久しぶりのベートーヴェンのソナタです。
熱情はベートーヴェンのソナタで頂点を極めた作品で
三大ソナタに必ずといっていいほど入る名曲です。
アッパーショナータ(Appasionata)は「熱情」という意味で、ものすごく激しい、
とか火のような激しさでというイメージをもっていただくと納得いけるかと思います。(Appasionatoはほとんど同じ意味。)

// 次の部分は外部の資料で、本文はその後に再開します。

**config.mk**
```make
export PLATFORM = sky130hd
export DESIGN_NAME = dtc_timer
export DESIGN_NICKNAME = d
export VERILOG_FILES = /design/src/shared/dtc_pkg.sv /design/src/core/dtc_counter.sv /design/src/core/dtc_timer.sv
export VERILOG_INCLUDE_DIRS = /design/src /design/src/shared
export SDC_FILE = /design/constraint.sdc
export NUM_CORES = 1
export LEC_CHECK = 0
export ABC_AREA = 1
export ABC_CLOCK_PERIOD_IN_PS = 2300
export CORE_MARGIN = 2
export CORE_UTILIZATION = 55
export CTS_CLUSTER_DIAMETER = 120
export DETAILED_ROUTE_END_ITERATION = 8
export DONT_BUFFER_PORTS = 1
export GPL_ROUTABILITY_DRIVEN = 0
export GPL_TIMING_DRIVEN = 0
export PLACE_DENSITY = 0.77
export SYNTH_ARGS = -nofsm -noshare
export SYNTH_HDL_FRONTEND = slang
export SYNTH_HIERARCHICAL = 1
export SYNTH_SLANG_ARGS = --single-unit
export TNS_END_PERCENT = 1
```
**constraint.sdc**
```tcl
create_clock -name pclk -period 2.3 [get_ports pclk]
set_clock_uncertainty 0.1 [all_clocks]
set_input_delay 0.115 -clock pclk [delete_from_list [all_inputs] [get_ports pclk]]
set_output_delay 0.115 -clock pclk [all_outputs]
set_load 0.02 [all_outputs]
```
**src/shared/dtc_consts.svh**
```systemverilog
// Constants for the dual timer/counter block.
`ifndef DTC_CONSTS_SVH
`define DTC_CONSTS_SVH
// Register offsets are word indices; the bus byte address is four times the index.
`define DTC_OFF_MODE 12'h089
`define DTC_OFF_CTRL 12'h088
`define DTC_OFF_T0L 12'h08a
`define DTC_OFF_T1L 12'h08b
`define DTC_OFF_T0H 12'h08c
`define DTC_OFF_T1H 12'h08d
`define DTC_OFF_STAT 12'h090
`define DTC_OFF_MASK 12'h094
`define DTC_OFF_OPT 12'h098
`define DTC_MODE_RESET 8'h00
`define DTC_MODE_MASK 8'h3f
`define DTC_T1_MODE_LSB 4
`define DTC_T0_GATE_BIT 3
`define DTC_T0_CSEL_BIT 2
`define DTC_T0_MODE_LSB 0
`define DTC_CTRL_T1RUN 6
`define DTC_CTRL_T0RUN 4
`define DTC_MCYCLE_CLKS 3'd6
`define DTC_LOW5_MAX 5'h1f
`endif

```
**src/shared/dtc_pkg.sv**
```systemverilog
// Types shared by the dual timer/counter block.
package dtc_pkg;
    typedef enum logic [1:0] {
        DTC_MODE13,
        DTC_MODE16,
        DTC_MODE8R,
        DTC_MODESPLIT
    } dtc_mode_t;
    typedef struct packed {
        logic [7:0] high;
        logic [7:0] low;
    } dtc_count_t;
    typedef struct packed {
        logic count;
        logic reload;
    } dtc_step_t;
endpackage : dtc_pkg

```
**src/core/dtc_counter.sv**
```systemverilog
// One timer/counter datapath: 13, 16, 8-reload and split modes with byte writes.
`timescale 1ns/1ps
`include "dtc_consts.svh"
module dtc_counter
    import dtc_pkg::*;
(
    input wire logic pclk,
    input wire logic presetn,
    input wire dtc_mode_t mode,
    input wire logic inc_low,
    input wire logic inc_high,
    input wire logic wr_low,
    input wire logic wr_high,
    input wire logic [7:0] wdata,
    output dtc_count_t count,
    output logic ovf_low,
    output logic ovf_high
);
    dtc_count_t next_count;

    always_comb begin
        next_count = count;
        ovf_low = 1'b0;
        ovf_high = 1'b0;
        case (mode)
            DTC_MODE13: begin
                if (inc_low) begin
                    // Low five bits prescale the high byte.
                    if (count.low[4:0] == `DTC_LOW5_MAX) begin
                        next_count.low = {count.low[7:5], 5'h00};
                        next_count.high = count.high + 8'h01;
                        ovf_low = (count.high == 8'hff);
                    end else begin
                        next_count.low = count.low + 8'h01;
                    end
                end
            end
            DTC_MODE16: begin
                if (inc_low) begin
                    next_count = count + 16'h0001;
                    ovf_low = (count == 16'hffff);
                end
            end
            DTC_MODE8R: begin
                if (inc_low) begin
                    if (count.low == 8'hff) begin
                        next_count.low = count.high;
                        ovf_low = 1'b1;
                    end else begin
                        next_count.low = count.low + 8'h01;
                    end
                end
            end
            DTC_MODESPLIT: begin
                if (inc_low) begin
                    next_count.low = count.low + 8'h01;
                    ovf_low = (count.low == 8'hff);
                end
                if (inc_high) begin
                    next_count.high = count.high + 8'h01;
                    ovf_high = (count.high == 8'hff);
                end
            end
            default: begin
                next_count = count;
            end
        endcase
        if (wr_low) begin
            next_count.low = wdata;
        end
        if (wr_high) begin
            next_count.high = wdata;
        end
    end

    always_ff @(posedge pclk or negedge presetn) begin
        if (!presetn) begin
            count <= '0;
        end else begin
            count <= next_count;
        end
    end
endmodule : dtc_counter

```
**src/core/dtc_timer.sv**
```systemverilog
// Dual timer/counter with APB registers, edge counting, gating and overflow toggle.
//
// Behaviour
// - Timer function counts once per machine cycle of six clocks.
// - Counter function samples count pin each machine cycle, counts high-then-low.
// - New count appears in the machine cycle after the detected transition.
// - An edge takes two machine cycles to recognise; rate at most clock/12.
// - Mode bit 2 selects internal cycles or external count pin for timer 0.
// - Gate set: timer 0 counts only with interrupt pin high and run set.
// - Gate clear: timer 0 counts whenever its run bit is set.
// - Two-bit mode fields at bits 5:4 (timer 1) and 1:0 (timer 0).
// - Modes 0-2 match for both timers; mode 3 differs.
// - Optional toggle of timer 0 count pin on each timer 0 overflow.
// - Mode 0 is a 13-bit counter, flag on rollover to zero.
// - Mode 1 is a full 16-bit counter.
// - Mode 2 low byte counts, reloads from high byte on overflow, sets flag.
// - Timer 1 mode 3 stops; timer 0 mode 3 splits, high byte uses timer 1 controls.
`timescale 1ns/1ps
`include "dtc_consts.svh"
module dtc_timer
    import dtc_pkg::*;
(
    input wire logic pclk,
    input wire logic presetn,
    input wire logic psel,
    input wire logic penable,
    input wire logic pwrite,
    input wire logic [11:0] paddr,
    input wire logic [31:0] pwdata,
    output logic [31:0] prdata,
    output logic pready,
    output logic pslverr,
    input wire logic count_pin_zero_in,
    output logic count_pin_zero_out,
    output logic count_pin_zero_oe,
    input wire logic external_interrupt_zero_pin,
    output logic irq
);
    logic [7:0] timer_mode_control;
    logic timer_zero_run_bit;
    logic timer_one_run_bit;
    logic [1:0] status;
    logic [1:0] irq_mask;
    logic toggle_enable;
    logic [2:0] phase;
    logic pin_sample;
    logic edge_seen;
    logic [7:0] next_timer_mode_control;
    logic next_timer_zero_run_bit;
    logic next_timer_one_run_bit;
    logic [1:0] next_status;
    logic [1:0] next_irq_mask;
    logic next_toggle_enable;
    logic [2:0] next_phase;
    logic next_pin_sample;
    logic next_edge_seen;
    logic next_pin_out;
    logic [31:0] next_prdata;
    logic next_pready;
    logic next_pslverr;
    logic next_irq;
    logic mcycle;
    logic t0_gate;
    logic t0_csel;
    dtc_mode_t t0_mode;
    dtc_mode_t t1_mode;
    logic t0_enable;
    logic t0_inc;
    logic t0h_inc;
    logic t1_inc;
    logic wr_access;
    logic rd_access;
    dtc_count_t t0_count;
    dtc_count_t t1_count;
    logic t0_ovf_low;
    logic t0_ovf_high;
    logic t1_ovf_low;
    logic t1_ovf_unused;
    logic t0_overflow;
    logic t1_overflow;

    function automatic logic hit(input logic [11:0] addr, input logic [11:0] off);
        hit = (addr == {off[9:0], 2'b00});
    endfunction : hit

    assign wr_access = psel && penable && pwrite && !pready;
    assign rd_access = psel && penable && !pwrite && !pready;
    assign mcycle = (phase == `DTC_MCYCLE_CLKS - 3'd1);
    assign t0_gate = timer_mode_control[`DTC_T0_GATE_BIT];
    assign t0_csel = timer_mode_control[`DTC_T0_CSEL_BIT];
    assign t0_mode = dtc_mode_t'(timer_mode_control[`DTC_T0_MODE_LSB +: 2]);
    assign t1_mode = dtc_mode_t'(timer_mode_control[`DTC_T1_MODE_LSB +: 2]);
    // Gate high makes the interrupt pin a second enable condition.
    assign t0_enable = timer_zero_run_bit && (!t0_gate || external_interrupt_zero_pin);
    // Edge detected in one machine cycle is counted at the next boundary.
    assign t0_inc = t0_enable && mcycle && (t0_csel ? edge_seen : 1'b1);
    // In split mode the high byte is a cycle timer owned by timer 1's run bit.
    assign t0h_inc = (t0_mode == DTC_MODESPLIT) && timer_one_run_bit && mcycle;
    assign t1_inc = timer_one_run_bit && mcycle && (t1_mode != DTC_MODESPLIT) && !t0h_inc;
    assign t0_overflow = t0_ovf_low;
    assign t1_overflow = t1_ovf_low || t0_ovf_high;

    dtc_counter u_t0 (
        .pclk(pclk),
        .presetn(presetn),
        .mode(t0_mode),
        .inc_low(t0_inc),
        .inc_high(t0h_inc),
        .wr_low(wr_access && hit(paddr, `DTC_OFF_T0L)),
        .wr_high(wr_access && hit(paddr, `DTC_OFF_T0H)),
        .wdata(pwdata[7:0]),
        .count(t0_count),
        .ovf_low(t0_ovf_low),
        .ovf_high(t0_ovf_high)
    );

    dtc_counter u_t1 (
        .pclk(pclk),
        .presetn(presetn),
        .mode(t1_mode),
        .inc_low(t1_inc),
        .inc_high(1'b0),
        .wr_low(wr_access && hit(paddr, `DTC_OFF_T1L)),
        .wr_high(wr_access && hit(paddr, `DTC_OFF_T1H)),
        .wdata(pwdata[7:0]),
        .count(t1_count),
        .ovf_low(t1_ovf_low),
        .ovf_high(t1_ovf_unused)
    );

    always_comb begin
        next_phase = mcycle ? 3'd0 : phase + 3'd1;
        next_pin_sample = pin_sample;
        next_edge_seen = edge_seen;
        if (mcycle) begin
            // One sample per machine cycle; high then low marks an edge.
            next_pin_sample = count_pin_zero_in;
            next_edge_seen = pin_sample && !count_pin_zero_in;
        end
    end

    always_comb begin
        next_timer_mode_control = timer_mode_control;
        next_timer_zero_run_bit = timer_zero_run_bit;
        next_timer_one_run_bit = timer_one_run_bit;
        next_irq_mask = irq_mask;
        next_toggle_enable = toggle_enable;
        next_status = status;
        next_pin_out = count_pin_zero_out;
        next_pready = psel && penable && !pready;
        next_pslverr = 1'b0;
        next_prdata = 32'h0000_0000;
        if (wr_access) begin
            if (hit(paddr, `DTC_OFF_MODE)) begin
                next_timer_mode_control = pwdata[7:0] & `DTC_MODE_MASK;
            end else if (hit(paddr, `DTC_OFF_CTRL)) begin
                next_timer_one_run_bit = pwdata[`DTC_CTRL_T1RUN];
                next_timer_zero_run_bit = pwdata[`DTC_CTRL_T0RUN];
            end else if (hit(paddr, `DTC_OFF_STAT)) begin
                next_status = status & ~pwdata[1:0];
            end else if (hit(paddr, `DTC_OFF_MASK)) begin
                next_irq_mask = pwdata[1:0];
            end else if (hit(paddr, `DTC_OFF_OPT)) begin
                next_toggle_enable = pwdata[0];
                if (pwdata[0] && !toggle_enable) begin
                    next_pin_out = 1'b1;
                end
            end else if (!hit(paddr, `DTC_OFF_T0L) && !hit(paddr, `DTC_OFF_T0H)
                         && !hit(paddr, `DTC_OFF_T1L) && !hit(paddr, `DTC_OFF_T1H)) begin
                next_pslverr = 1'b1;
            end
        end
        if (rd_access) begin
            if (hit(paddr, `DTC_OFF_MODE)) begin
                next_prdata = {24'h000000, timer_mode_control};
            end else if (hit(paddr, `DTC_OFF_CTRL)) begin
                next_prdata = {24'h000000, status[1], timer_one_run_bit, status[0],
                               timer_zero_run_bit, 4'h0};
            end else if (hit(paddr, `DTC_OFF_T0L)) begin
                next_prdata = {24'h000000, t0_count.low};
            end else if (hit(paddr, `DTC_OFF_T0H)) begin
                next_prdata = {24'h000000, t0_count.high};
            end else if (hit(paddr, `DTC_OFF_T1L)) begin
                next_prdata = {24'h000000, t1_count.low};
            end else if (hit(paddr, `DTC_OFF_T1H)) begin
                next_prdata = {24'h000000, t1_count.high};
            end else if (hit(paddr, `DTC_OFF_STAT)) begin
                next_prdata = {30'h00000000, status};
            end else if (hit(paddr, `DTC_OFF_MASK)) begin
                next_prdata = {30'h00000000, irq_mask};
            end else if (hit(paddr, `DTC_OFF_OPT)) begin
                next_prdata = {31'h00000000, toggle_enable};
            end else begin
                next_pslverr = 1'b1;
            end
        end
        // Hardware set wins over a software clear in the same cycle.
        if (t0_overflow) begin
            next_status[0] = 1'b1;
        end
        if (t1_overflow) begin
            next_status[1] = 1'b1;
        end
        if (toggle_enable && t0_overflow) begin
            next_pin_out = !count_pin_zero_out;
        end
        next_irq = |(next_status & next_irq_mask);
    end

    always_ff @(posedge pclk or negedge presetn) begin
        if (!presetn) begin
            phase <= 3'd0;
            pin_sample <= 1'b0;
            edge_seen <= 1'b0;
            timer_mode_control <= `DTC_MODE_RESET;
            timer_zero_run_bit <= 1'b0;
            timer_one_run_bit <= 1'b0;
            status <= 2'b00;
            irq_mask <= 2'b00;
            toggle_enable <= 1'b0;
            count_pin_zero_out <= 1'b1;
            count_pin_zero_oe <= 1'b0;
            prdata <= 32'h0000_0000;
            pready <= 1'b0;
            pslverr <= 1'b0;
            irq <= 1'b0;
        end else begin
            phase <= next_phase;
            pin_sample <= next_pin_sample;
            edge_seen <= next_edge_seen;
            timer_mode_control <= next_timer_mode_control;
            timer_zero_run_bit <= next_timer_zero_run_bit;
            timer_one_run_bit <= next_timer_one_run_bit;
            status <= next_status;
            irq_mask <= next_irq_mask;
            toggle_enable <= next_toggle_enable;
            count_pin_zero_out <= next_pin_out;
            count_pin_zero_oe <= next_toggle_enable;
            prdata <= next_prdata;
            pready <= next_pready;
            pslverr <= next_pslverr;
            irq <= next_irq;
        end
    end
endmodule : dtc_timer

```
==> impl_metrics.ini <==
[status]
outcome = completed

[logic_synthesis]
synth_area_um2 = 4930
synthCells = 730
ys.warnings.count = 6
syn_avg_cell_area_um2 = 6.75

[global_route]
grt-ovfl-total = 0
grtUsageMet2_pct = 47.1
use_met3_pct = 5.74
grt_max_degree = 63
grt_usage_pct = 28.7
grt_use_met1_pct = 36.7
busiest_layer = met2
grt_pass1_vias = 4698
antenna_found_initial = 1
grt_pass1_wl_um = 22400

[critical_path]
cp-start-kind = flip-flop
critPathKind = reg2reg
worstPathMaxFanout = 6
cp-end-kind = flip-flop
critPathRequiredTime_ns = 2.46
arrival_ns = 2.30

[clock_tree]
clock_sinks = 62
numCtsBuffers = 9
clock_latency_ns = 0.34
clkSlewWorstSetupHoldPaths_ns = 0.08
clockBufferDepth = 2
cts_tree = done
htreeDepth = 3
cts_root_buffer = clkbuf_8

[place]
place_area_um2 = 5150
place_hpwl_um = 10000
numPortBuffers = 0

[timing]
finalCritPeriodShare_pct = 92.9
finalHoldViolations = 0
rsz0062_at_grt = no
worst_pin_slew_ns = 0.497
slew_violations = 0
relSlewSlack_pct = 66.7
max_freq_mhz = 468
setup_tns_ns = 0
setup-violations-final = 0
min_period_ns = 2.14

[power_and_ir_drop]
ir_drop_mv = 0.246
p_per_area_nw_per_um2 = 388
leakage_nw = 2.89
p_total_mw = 2.16

[min_path]
hp-class = in2reg

[finish]
syn2layout_area_growth_pct = 13.0
layout.nets = 840
final_common_cell = nand2_1
layout_common_cells = nand2_1, inv_1, nand3_1
drive_gt1_share_pct = 16.3
design_area_um2 = 5570
post-route-util_pct = 63.8

[floorplan]
die-area_um2 = 9730
fp.dieH_um = 98.7
rows = 34
io-pin-count = 88
die_w_um = 98.7
start_util_pct = 56.5
core_area_um2 = 8720

[routing]
dr.pass1.iters = 5
wl_per_cell_um = 15.2
routed_via_density = 5.55
wirelength_um = 13600
drc = 0
vias = 4966
drt_iter0_markers = 458
ant_nets = 0

[job]
maxCapViolCount = 0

類似表現に、con fuocoというのがありますが、
これは「火のような情熱をもって」
という意味なので意味としてはほぼ類似になります。
大規模なソナタ形式で、激情的な一楽章、
優しくもあるが旋律に情熱を秘めた二楽章、
そして嵐のような三楽章と、
聞くものを瞬く間にその世界観へと引きづりこみ
とりことさせるのです。
自分が熱情のレビューをしていいのかすごく迷いました・・・・
また、どのピアニストを参考にしていいのかもものすごく迷いました。
他に熱情にはすぐれた名演奏がたくさんあるので迷いますが、
ブレンデルや、アラウ、ホロヴィッツ、リヒテル、バックハウス、アシュケナージ
など、おなじみのピアニストたちの名演奏もぜひ聞き比べてください。
一楽章
allergo assai
ヘ短調、8分の12拍子
不気味で重くつぶやくような主題が現れる。
それは消えていくかのように思わせて、
突然激烈なパッセージが現れ
驚かせる。
ピアニッシモとフォルテシモの激しい繰り返しが続いた後に
やや穏やかな第2主題が姿を現す。
やわらかくはあるが、オクターブで重々しく演奏されるため
多少不気味な旋律であり、
美しくはあるが、不安な感じは拭い去りきれない。
そして再び嵐のような激しい部分が戻ってきて
けたたましく叫び声のようなたたき付けるような部分が続く。
それが収まるとホ長調の新しい展開部へと入り、
大規模な発展を遂げる。
劇的に激しく転調し、
嵐のごとくまくしたてる音楽は激烈を極めるが
すぐにまたしずかさを取戻す。
静か音楽はまたふたたび激しさを増していき、興奮し、
高潮して激しいカデンツァへ突入する。
また一旦静かになり、
静かな音楽と激烈な部分を繰り返しつつ、大きく展開していく。
そして最初に出てきたモチーフが再び登場する。(再現部)。
この再現部は途中で大きく発展して、
最もクライマックスであるカデンツァ風の激烈なパッセージの部分へと突入する。
そして一旦テンポを落としピア二シモで呼吸を置くと、
突然ピウアレグロとなり激烈な嵐が再びやってくる。
オクターブの連打で激しい叫びを上げて、
音楽は深い奈落の底へ沈黙していく。
第2楽章
Andante con moto
変二長調、4分の2拍子。
嵐のような一楽章とは対照的な、非常に美しい楽章で、やすらぎに満ちた楽章。
主題が変奏曲風に繰り広げられていき、動きのある旋律に発展していく。
自然な流れを要求している。
この美しい楽章が頂点に達し、再び最初のテーマが帰ってくると、また再び嵐の気配を予感させる和音がやってくる。
そして、それてフォルテシモの激烈な和音によって、
美しくも平和な気分は無残にも断ち切られてしまう。
第三楽章
Allegro ma non troppo~presto
ヘ短調、4分の2拍子
前楽章からそのまま切れ目なしに演奏され、
フォルテシモで雄たけびを上げた和音は
激烈を極めるフォルテシモの激しい和音連打で開始され、
更なる激しい嵐を予感させる。
せわしく動き回り、演奏に関してもかなりの難易度で演奏至難とされる楽章で
特にコーダでは1楽章以上の更なる激烈を極める部分であり、
劇的な要素も問われるという
音楽上でも非常に演奏困難な問題をかかえる楽章である。
prestoに入ったところの速いテンポでの和音連打も非常に困難。
みなさんがたぶん一度はどこかできいたことのあるソナタだと思います。
「ハンマークラヴィーアソナタ」と並ぶ音楽的にも非常に難しい部分が多く、
ピアニスト泣かせなところもあるから
よく国際コンクールの課題曲に指定されやすい曲であります。